报告时间:8月18日15:00-17:00
报告地点:滴水湖国际软件学院502
报告名称一:Non-convex optimization approach to maximum hands-off control (Prof. Masaaki Nagahara, Hiroshima University, Japan )
报告摘要:
This talk presents a novel computational method for sparse control, also known as maximum hands-off control, using non-convex penalty functions such as the minimax concave penalty. The sparse control is formulated as the L0-optimal control problem, which is difficult to directly solve. Conventionally, the L1-norm has been used as a surrogate for the L0 norm to numerically obtain the solution. However, the L1-norm approximation may not always yield sparse control. To overcome this difficulty, we propose non-convex functions such as the minimax concave penalty as a surrogate for the L0 norm. We establish the equivalence of the original and proposed control problems without relying on the normality assumption, which is typically required when approximating the L0 norm with the L1 norm. A design example is shown to illustrate the effectiveness of the proposed method.
报告人简介:
Masaaki Nagahara received a bachelor's degree in engineering from Kobe University in 1998 and a master's degree and a Doctoral degree in informatics from Kyoto University in 2000 and 2003, respectively. He is currently a Full Professor at the Graduate School of Advanced Science and Engineering, Hiroshima University. He has been a Visiting Professor at Indian Institute of Technology Bombay since 2017. His research interests include control theory, machine learning, and sparse modeling. He received remarkable international awards: Transition to Practice Award in 2012 and George S. Axelby Outstanding Paper Award in 2018 from the IEEE Control Systems Society. Also, he received many awards from Japanese research societies, such as SICE Young Authors Award in 1999, SICE Best Paper Award in 2012, SICE Best Book Authors Awards in 2016 and 2021, SICE Control Division Research Award (Kimura Award) in 2020, and the Best Tutorial Paper Award from the IEICE Communications Society in 2014. He is a senior member of IEEE, and a member of IEICE, SICE, ISCIE, and RSJ.

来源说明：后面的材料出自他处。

===== src/rtl/thhc_pkg.sv =====
`default_nettype none
package thhc_pkg;

  // Configuration register indexes
  localparam logic [2:0] REG_ROOM_OVERHEAT_TEMP       = 3'd0;
  localparam logic [2:0] REG_ROOM_OVERHEAT_CLEAR_TEMP = 3'd1;
  localparam logic [2:0] REG_TANK_TRIP_TEMP           = 3'd2;
  localparam logic [2:0] REG_LOW_WATER_RECOVER_TICKS  = 3'd3;
  localparam logic [2:0] REG_OVERHEAT_CONFIRM_TICKS   = 3'd4;

  localparam int CFG_INDEX_W = 3;
  localparam int CFG_DATA_W  = 8;

  // Register reset values
  localparam logic [7:0] RST_ROOM_OVERHEAT_TEMP       = 8'd50;
  localparam logic [7:0] RST_ROOM_OVERHEAT_CLEAR_TEMP = 8'd45;
  localparam logic [7:0] RST_TANK_TRIP_TEMP           = 8'd98;
  localparam logic [7:0] RST_LOW_WATER_RECOVER_TICKS  = 8'd100;
  localparam logic [7:0] RST_OVERHEAT_CONFIRM_TICKS   = 8'd30;

  // Altitude codes
  localparam logic [1:0] ALT_HIGH  = 2'd0;
  localparam logic [1:0] ALT_MID   = 2'd1;
  localparam logic [1:0] ALT_LOW   = 2'd2;
  localparam logic [1:0] ALT_OTHER = 2'd3;

  // Thermostat temperatures
  localparam logic [7:0] OFF_HIGH      = 8'd93;
  localparam logic [7:0] OFF_MID       = 8'd90;
  localparam logic [7:0] OFF_LOW       = 8'd86;
  localparam logic [7:0] ON_NO_USE     = 8'd65;
  localparam logic [7:0] ON_SLEEP_HIGH = 8'd80;
  localparam logic [7:0] ON_SLEEP_MID  = 8'd77;
  localparam logic [7:0] ON_SLEEP_LOW  = 8'd75;
  localparam logic [7:0] ON_NORM_HIGH  = 8'd88;
  localparam logic [7:0] ON_NORM_MID   = 8'd85;
  localparam logic [7:0] ON_NORM_LOW   = 8'd81;

  // Inhibit mask bit positions
  localparam int INH_FIRST_FILL = 0;
  localparam int INH_DISABLED   = 1;
  localparam int INH_FAULT      = 2;
  localparam int INH_LOW_WATER  = 3;
  localparam int INH_OVERHEAT   = 4;
  localparam int INH_SAFETY     = 5;

  typedef struct packed {
    logic       control_enable;
    logic [1:0] altitude_mode;
    logic       no_use_saving;
    logic       sleep_mode;
    logic [7:0] hot_tank_temp;
    logic [7:0] room_temp;
    logic       room_sensor_fault;
    logic [6:0] fault_flags;
    logic       room_water_short;
    logic       first_fill_done;
    logic       hot_enabled;
    logic       compressor_stable;
  } thhc_in_t;

  typedef struct packed {
    logic       heater_on;
    logic       heating_demand;
    logic [5:0] inhibit_mask;
  } thhc_out_t;

  typedef struct packed {
    logic [7:0] room_overheat_temp;
    logic [7:0] room_overheat_clear_temp;
    logic [7:0] tank_trip_temp;
    logic [7:0] low_water_recover_ticks;
    logic [7:0] overheat_confirm_ticks;
  } thhc_cfg_t;

  typedef struct packed {
    logic       demand_flag;
    logic       low_water_latch;
    logic [7:0] recover_count;
    logic       overheat_latch;
    logic [7:0] overheat_count;
    logic       safety_latch;
    logic       drive_latch;
    logic [2:0] gate_bits;
  } thhc_state_t;

  function automatic logic [7:0] off_temp(input logic [1:0] alt);
    logic [7:0] t;
    case (alt)
      ALT_HIGH:  t = OFF_HIGH;
      ALT_MID:   t = OFF_MID;
      ALT_LOW:   t = OFF_LOW;
      ALT_OTHER: t = OFF_HIGH;
      default:   t = OFF_HIGH;
    endcase
    return t;
  endfunction

  function automatic logic [7:0] on_temp(input logic [1:0] alt, input logic no_use,
                                         input logic sleep);
    logic [7:0] t;
    if (no_use) begin
      t = ON_NO_USE;
    end else if (sleep) begin
      case (alt)
        ALT_MID: t = ON_SLEEP_MID;
        ALT_LOW: t = ON_SLEEP_LOW;
        default: t = ON_SLEEP_HIGH;
      endcase
    end else begin
      case (alt)
        ALT_MID: t = ON_NORM_MID;
        ALT_LOW: t = ON_NORM_LOW;
        default: t = ON_NORM_HIGH;
      endcase
    end
    return t;
  endfunction

  function automatic logic [5:0] mask_of(input thhc_state_t s);
    logic [5:0] m;
    m = '0;
    m[INH_FIRST_FILL] = s.gate_bits[INH_FIRST_FILL];
    m[INH_DISABLED]   = s.gate_bits[INH_DISABLED];
    m[INH_FAULT]      = s.gate_bits[INH_FAULT];
    m[INH_LOW_WATER]  = s.low_water_latch;
    m[INH_OVERHEAT]   = s.overheat_latch;
    m[INH_SAFETY]     = s.safety_latch;
    return m;
  endfunction

endpackage
`default_nettype wire


===== src/rtl/thhc_in_if.sv =====
`default_nettype none
interface thhc_in_if;
  import thhc_pkg::*;
  logic     valid;
  logic     ready;
  thhc_in_t payload;

  modport source (output valid, output payload, input ready);
  modport sink (input valid, input payload, output ready);
endinterface
`default_nettype wire


===== src/rtl/thhc_out_if.sv =====
`default_nettype none
interface thhc_out_if;
  import thhc_pkg::*;
  logic      valid;
  logic      ready;
  thhc_out_t payload;

  modport source (output valid, output payload, input ready);
  modport sink (input valid, input payload, output ready);
endinterface
`default_nettype wire


===== src/rtl/thhc_cfg.sv =====
`default_nettype none
module thhc_cfg (
  input  wire logic                            clk,
  input  wire logic                            rst,
  input  wire logic                            cfg_we,
  input  wire logic [thhc_pkg::CFG_INDEX_W-1:0] cfg_index,
  input  wire logic [thhc_pkg::CFG_DATA_W-1:0]  cfg_data,
  output thhc_pkg::thhc_cfg_t                  cfg
);
  import thhc_pkg::*;

  always_ff @(posedge clk) begin
    if (rst) begin
      cfg.room_overheat_temp       <= RST_ROOM_OVERHEAT_TEMP;
      cfg.room_overheat_clear_temp <= RST_ROOM_OVERHEAT_CLEAR_TEMP;
      cfg.tank_trip_temp           <= RST_TANK_TRIP_TEMP;
      cfg.low_water_recover_ticks  <= RST_LOW_WATER_RECOVER_TICKS;
      cfg.overheat_confirm_ticks   <= RST_OVERHEAT_CONFIRM_TICKS;
    end else if (cfg_we) begin
      case (cfg_index)
        REG_ROOM_OVERHEAT_TEMP:       cfg.room_overheat_temp       <= cfg_data;
        REG_ROOM_OVERHEAT_CLEAR_TEMP: cfg.room_overheat_clear_temp <= cfg_data;
        REG_TANK_TRIP_TEMP:           cfg.tank_trip_temp           <= cfg_data;
        REG_LOW_WATER_RECOVER_TICKS:  cfg.low_water_recover_ticks  <= cfg_data;
        REG_OVERHEAT_CONFIRM_TICKS:   cfg.overheat_confirm_ticks   <= cfg_data;
        default: ;  // drop writes beyond the register list
      endcase
    end
  end
endmodule
`default_nettype wire


===== src/rtl/thhc_calc.sv =====
`default_nettype none
module thhc_calc (
  input  wire thhc_pkg::thhc_in_t    item,
  input  wire thhc_pkg::thhc_cfg_t   cfg,
  input  wire thhc_pkg::thhc_state_t st,
  output thhc_pkg::thhc_state_t      st_next,
  output thhc_pkg::thhc_out_t        res
);
  import thhc_pkg::*;

  logic [7:0] off_t;
  logic [7:0] on_t;
  logic [7:0] recover_inc;
  logic [7:0] overheat_inc;

  assign off_t        = off_temp(item.altitude_mode);
  assign on_t         = on_temp(item.altitude_mode, item.no_use_saving, item.sleep_mode);
  assign recover_inc  = st.recover_count + 8'd1;
  assign overheat_inc = st.overheat_count + 8'd1;

  always_comb begin
    st_next = st;
    if (item.control_enable) begin
      // Thermostat hysteresis
      if (item.hot_tank_temp >= off_t) begin
        st_next.demand_flag = 1'b0;
      end else if (item.hot_tank_temp <= on_t) begin
        st_next.demand_flag = 1'b1;
      end

      st_next.gate_bits[INH_FIRST_FILL] = ~item.first_fill_done;
      st_next.gate_bits[INH_DISABLED]   = ~item.hot_enabled;
      st_next.gate_bits[INH_FAULT]      = |item.fault_flags;

      // Low water latch with recovery delay
      if (item.room_water_short) begin
        st_next.recover_count   = '0;
        st_next.low_water_latch = 1'b1;
      end else if (st.low_water_latch) begin
        st_next.recover_count = recover_inc;
        if (recover_inc >= cfg.low_water_recover_ticks) begin
          st_next.recover_count   = '0;
          st_next.low_water_latch = 1'b0;
        end
      end else begin
        st_next.recover_count = '0;
      end

      // Room overheat confirm and clear
      if (item.room_sensor_fault) begin
        st_next.overheat_latch = 1'b0;
        st_next.overheat_count = '0;
      end else if (item.room_temp >= cfg.room_overheat_temp) begin
        st_next.overheat_count = overheat_inc;
        if (overheat_inc >= cfg.overheat_confirm_ticks) begin
          st_next.overheat_count = cfg.overheat_confirm_ticks;
          st_next.overheat_latch = 1'b1;
        end
      end else if (st.overheat_latch) begin
        if (item.room_temp <= cfg.room_overheat_clear_temp) begin
          st_next.overheat_latch = 1'b0;
        end
      end else begin
        st_next.overheat_count = '0;
      end

      st_next.safety_latch = (item.hot_tank_temp >= cfg.tank_trip_temp);

      // Heater drive: off on inhibit or no demand, hold while compressor settles
      if (mask_of(st_next) != '0) begin
        st_next.drive_latch = 1'b0;
      end else if (st_next.demand_flag) begin
        if (item.compressor_stable) begin
          st_next.drive_latch = 1'b1;
        end
      end else begin
        st_next.drive_latch = 1'b0;
      end
    end

    res.heater_on      = st_next.drive_latch;
    res.heating_demand = st_next.demand_flag;
    res.inhibit_mask   = mask_of(st_next);
  end
endmodule
`default_nettype wire


===== src/rtl/tank_heater_hysteresis_control_core.sv =====
`default_nettype none
// Tank heater hysteresis control core.
// An accepted transaction passes through the input stage register and then the
// result register, from which it shows on out_ch; a stall on out_ch holds it there.
// One transaction per cycle while out_ch is not stalled; the control state loop closes
// through the update logic between the input register and the result register.
// Reset (rst, synchronous, active high): empties both stages, clears all control
// state and loads the configuration registers with their default values.
module tank_heater_hysteresis_control_core (
  input  wire logic                             clk,
  input  wire logic                             rst,
  thhc_in_if.sink                               in_ch,
  thhc_out_if.source                            out_ch,
  input  wire logic                             cfg_we,
  input  wire logic [thhc_pkg::CFG_INDEX_W-1:0] cfg_index,
  input  wire logic [thhc_pkg::CFG_DATA_W-1:0]  cfg_data
);
  import thhc_pkg::*;

  thhc_cfg_t   cfg;
  thhc_state_t st;
  thhc_state_t st_next;
  thhc_out_t   res;

  // Input stage register
  logic        s1_valid;
  thhc_in_t    s1_item;

  // Result register
  logic        out_valid;
  thhc_out_t   out_res;

  logic        advance;
  logic        in_ready;

  // Advance whenever the result register is empty or being drained this cycle.
  assign advance  = ~out_valid | out_ch.ready;
  // Take a new transaction whenever the input stage is empty or moves forward.
  assign in_ready = ~s1_valid | advance;

  assign in_ch.ready    = in_ready;
  assign out_ch.valid   = out_valid;
  assign out_ch.payload = out_res;

  thhc_cfg u_cfg (
    .clk       (clk),
    .rst       (rst),
    .cfg_we    (cfg_we),
    .cfg_index (cfg_index),
    .cfg_data  (cfg_data),
    .cfg       (cfg)
  );

  // State update and result formation for the item in the input stage.
  thhc_calc u_calc (
    .item    (s1_item),
    .cfg     (cfg),
    .st      (st),
    .st_next (st_next),
    .res     (res)
  );

  always_ff @(posedge clk) begin
    if (rst) begin
      s1_valid  <= 1'b0;
      out_valid <= 1'b0;
      st        <= '0;
    end else begin
      if (in_ready) begin
        s1_valid <= in_ch.valid;
      end
      if (advance) begin
        out_valid <= s1_valid;
        // Commit state only when the item actually moves into the result register.
        if (s1_valid) begin
          st <= st_next;
        end
      end
    end
  end

  // Payload registers, no reset needed.
  always_ff @(posedge clk) begin
    if (in_ready && in_ch.valid) begin
      s1_item <= in_ch.payload;
    end
    if (advance && s1_valid) begin
      out_res <= res;
    end
  end
endmodule
`default_nettype wire


===== src/flat_wrapper.sv =====
// flat-port wrapper written by rule: the top's interface ports become plain ports
module tank_heater_hysteresis_control_core_flat import thhc_pkg::*;
  (clk, rst, cfg_we, cfg_index, cfg_data, in_ch_valid, in_ch_payload, in_ch_ready, out_ch_valid, out_ch_payload, out_ch_ready);
  thhc_in_if in_ch_i ();
  thhc_out_if out_ch_i ();
  input  wire logic clk;
  input  wire logic rst;
  input  wire logic cfg_we;
  input  wire logic [thhc_pkg::CFG_INDEX_W-1:0] cfg_index;
  input  wire logic [thhc_pkg::CFG_DATA_W-1:0] cfg_data;
  input wire logic [$bits(in_ch_i.valid)-1:0] in_ch_valid;
  input wire logic [$bits(in_ch_i.payload)-1:0] in_ch_payload;
  output wire logic [$bits(in_ch_i.ready)-1:0] in_ch_ready;
  output wire logic [$bits(out_ch_i.valid)-1:0] out_ch_valid;
  output wire logic [$bits(out_ch_i.payload)-1:0] out_ch_payload;
  input wire logic [$bits(out_ch_i.ready)-1:0] out_ch_ready;
  assign in_ch_i.valid = in_ch_valid;
  assign in_ch_i.payload = in_ch_payload;
  assign in_ch_ready = in_ch_i.ready;
  assign out_ch_valid = out_ch_i.valid;
  assign out_ch_payload = out_ch_i.payload;
  assign out_ch_i.ready = out_ch_ready;
  tank_heater_hysteresis_control_core u_core (.clk(clk), .rst(rst), .in_ch(in_ch_i), .out_ch(out_ch_i), .cfg_we(cfg_we), .cfg_index(cfg_index), .cfg_data(cfg_data));
endmodule

===== config.mk =====
export PLATFORM = sky130hd
export DESIGN_NAME = tank_heater_hysteresis_control_core_flat
export DESIGN_NICKNAME = d
export VERILOG_FILES = /design/src/rtl/thhc_pkg.sv /design/src/rtl/thhc_in_if.sv /design/src/rtl/thhc_out_if.sv /design/src/rtl/thhc_cfg.sv /design/src/rtl/thhc_calc.sv /design/src/rtl/tank_heater_hysteresis_control_core.sv /design/src/flat_wrapper.sv
export SDC_FILE = /design/constraint.sdc
export NUM_CORES = 1
export LEC_CHECK = 0
export BUFFER_PORTS_ARGS = -buffer_cell sky130_fd_sc_hd__buf_2
export CAP_MARGIN = 20
export CORE_UTILIZATION = 59
export DETAILED_ROUTE_END_ITERATION = 16
export PLACE_DENSITY = 0.91
export RECOVER_POWER = 50
export SYNTH_ARGS = -nofsm -noshare
export SYNTH_HDL_FRONTEND = slang
export SYNTH_SLANG_ARGS = --single-unit

===== constraint.sdc =====
create_clock -name clk -period 3.9 [get_ports clk]
set_input_delay 0.39 -clock clk [delete_from_list [all_inputs] [get_ports clk]]
set_output_delay 0.39 -clock clk [all_outputs]
set_load 0.05 [all_outputs]

==> results.md <==
* Hold Crit Start: in_ch_payload[28]
* Vias in the first global route at 4359
* Post-CTS Setup Repair Bufs at 0
* Clock transition at path regs at 0.11 ns
* Post-Synthesis Net Count at 669
* Most frequent cell on the critical path: ha_1
* Final WL at 11700 um
* Warnings, synthesis at 0
* Total die area at 9650 um^2
* CTS Sinks at 107
* GRT Max-Usage Layer: met2
* Outcome: complete, but fails checks
* First-pass GRT wire length at 19900 um
* Top cells by count, synth: nand2_1 (82), dfxtp_1 (66), ha_1 (56)
* Final Hold Viols at 0
* Skew final at 0.0116 ns
* Top FF cell, synth: dfxtp_1
* FP Rows at 34
* Cell family with most CP delay: simple AND/OR/NAND/NOR gates
* Largest net degree at the start of global routing at 63
* VDD IR max at 221 uV
* Met1 global-route usage at 31.5%
* Flops & latches, synth at 107
* CP max stage delay at 0.44 ns
* Drt first-iter violations at 297
* Most frequent cell after synthesis: nand2_1
* Cell Chain, Critical Path: ha_1 > nand3_1 > and2_1 > or2_2 > ha_1 > or4_1 > a21oi_2 > o31ai_2 > buf_4 > o21bai_1 > a21oi_1 > mux2_2
* Worst-Margin Slew at 2.66 ns
* Hold crit path type: input port to register
* Slowest stage cell, crit path: dfxtp_1
* Post-synth EDFFs at 41
* Max Cap Viol at 1
* Initial antenna violation count at 0
* Yosys cell types at 59
* Cells after synthesis at 564
* Largest cells by area after synthesis: dfxtp_1 (24%), edfxtp_1 (23%), ha_1 (13%), nand2_1 (5.6%), a21oi_1 (4.1%)
* Io pins at 59
* Global placement routability congestion at 0.906
* Clk root buf: clkbuf_8
* Post-route setup slack at 0.700 ns
* Fmax at 0.312 GHz
* Critical path type: register to register
* P per Cell Area at 346 nW/um^2
* CTS Hold Bufs at 0
* Clock tree buffer depth at 2
* Die height at 98.3 um
* Max transition margin at -77.0%
* Top-area cell type share of the netlist area at 24.2%
* Final Setup Violations at 0
* Fraction of registers with async set/reset at 0%
* Layout Nets at 723
* First-pass DRT Iterations at 7
* PortBufs at 58
* Syn avg cell area at 9.69 um^2
* Dpl cells at 715
* TritonCTS clock tree: done
* Sum of buffers and inverters on the critical path at 1
* Startpoint types: register
* P_leak at 2.55 nW
* Post-detail-place hpwl at 8510 um
* R2r startpoint: u_core.st[5]
* Core Region at 8850 um^2
* Layout cell share with drive strength beyond 1 at 13.6%
* CP Capture Type: register
* Post-Place Worst Slack at 0.754 ns
* Number of remaining DRC errors at 0
* Mapped cell area at 5470 um^2
* Slew Limit Fails at 63
* Non-Filler Instances at 731
* DR WL/cell at 16.0 um
* Die W at 98.3 um
* Synth area leader: dfxtp_1
* RSZ-0062 raised after global routing: false
* Failing checks: max-capacitance violations, max-slew violations
* Starting Density at 61.8%
* Final period util at 82.1%
* Syn-to-layout area delta at 9.77%
* TritonCTS Buffers at 9
* Vias/cell at 5.95
* CP Data Required Time at 4.03 ns
* ANT cells at 0
* Min Tclk post-route at 3.20 ns
* Clk_lat worst skew at 0.37 ns
* CTS resizes at 0
* Crit path arrival time at 3.33 ns
* Gr usage total at 25.9%
* GR Util met3 at 4.22%
* Register area share after synthesis at 46.7%
* Routed vias at 4349
* CP max FO at 13
* CP Launch Point: u_core.st[5]
* Htree depth at 3
* Antenna Nets Post-Route at 0
* TNS Setup at 0 ns
* Total grt overflow at 0
* M2 GR Usage at 44.2%
==> final cells by class <==
cell class              count  area (um^2)
clock buffers              10          128
clock inverters             6         50.0
fillers                   667         2850
inverters                  46          173
multi-input cells         393         2660
flip-flops and latches    107         2550
well taps                 108          135
repair buffers             61          302
==> per-stage QoR <==
stage | hold WS, ns | total power, mW | cell area (um^2) | utilization, %
after detailed placement | 0.446 | 1.47 | 5830 | 65.9
after floorplan | 0.436 | 1.39 | 5470 | -
after CTS | 0.173 | 2.08 | 6010 | 67.9
after global placement | 0.444 | 1.45 | 5830 | 65.9
final | 0.186 | 2.08 | 6000 | 67.8
after global routing | 0.162 | 2.16 | 6000 | 67.8
==> final timing paths <==
check / endpoint / slack (ns) / cells after the start
setup / recovery: u_core.out_ch.payload[4] / 0.70 / 12
hold / removal: u_core.s1_item[28] / 0.19 / 1
setup reg to reg: u_core.out_ch.payload[4] / 0.70 / 12
hold reg to reg: u_core.u_cfg.cfg[6] / 0.46 / 2
==> cell usage in the layout (no fill, tap or decap), drive strengths merged, types with 3 or more instances in the layout <==
cell	instances
or2	8
a211o	8
nor3	4
and2	5
nand3	14
o21ai	6
a211oi	6
nand4	10
edfxtp	41
clkbuf	17
mux2i	11
a21oi	47
or4	3
or3	4
nor2	43
xnor2	4
buf	54
o211ai	3
nor2b	12
xor2	4
ha	56
a221o	5
a21o	4
nand3b	13
nand2b	8
inv	48
o2bb2ai	3
dfxtp	66
o21a	3
a41o	3
and3	3
nand2	82
==> cell families after synthesis <==
| group | after synthesis | synth area share, % |
|---|---|---|
| and+or+nand+nor | 212 | 18.9 |
| DFF | 107 | 46.7 |
| AOI/OAI and AO/OA | 104 | 13.3 |
| buffers and inverters | 64 | 4.62 |
| adders and majority gates | 56 | 12.8 |
| muxes | 13 | 2.43 |
| xor gates and xnor gates | 8 | 1.28 |
==> power breakdown <==
| part | leakage [nW] | total (mW) | switching [mW] | internal [mW] |
|---|---|---|---|---|
| Clock | 0.0835 | 0.627 | 0.387 | 0.240 |
| Combinational | 1.53 | 0.219 | 0.136 | 0.0836 |
| Sequential | 0.934 | 1.23 | 0.0268 | 1.20 |
| Total | 2.55 | 2.08 | 0.550 | 1.53 |
==> routing by layer <==
metal  share of wire [%]  vias up  wire (um)
li1                    -     2091          -
met1                  42     2053       4910
met2                  50      165       5860
met3                 4.9       40        569
met4                 3.0        0        349
met5                   0        -          0
==> registers in the layout (all words and copies together), names as in the netlist <==
signal	flops
u_core.out_ch.payload	8
u_core.out_ch.valid	1
u_core.st	24
u_core.s1_item	33
u_core.u_cfg.cfg	40
u_core.s1_valid	1
(Power assumes the default switching activity.)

报告名称二:First-Order Projected Accelerated Algorithms (Dr. Mengmou Li, Hiroshima University, Japan )
报告摘要:
In this talk, we propose a systematic approach for constructing first-order projected algorithms for optimization problems with general set constraints, building upon their unconstrained counterparts. We show that these projected algorithms retain the same linear convergence rate bounds, when the latter are obtained for the unconstrained algorithms via quadratic Lyapunov functions arising from integral quadratic constraint (IQC) characterizations. The projected algorithms are constructed by applying a projection in the norm induced by the Lyapunov matrix, ensuring both constraint satisfaction and optimality at the fixed point.
报告人简介:
Mengmou Li is currently a Tenure-Track Associate Professor at the Graduate School of Advanced Science and Engineering, Hiroshima University, Japan. He received the B.S. degree in Physics from Zhejiang University, China, in 2016, and the Ph.D. degree in Electrical and Electronic Engineering from The University of Hong Kong in 2020. He held postdoctoral positions at The Hong Kong University of Science and Technology, Hong Kong, the Control Group at the University of Cambridge, UK, and Tokyo Institute of Technology, Japan. He was a Specially Appointed Assistant Professor at Tokyo Institute of Technology. His research interests include power systems, optimization, and robust control.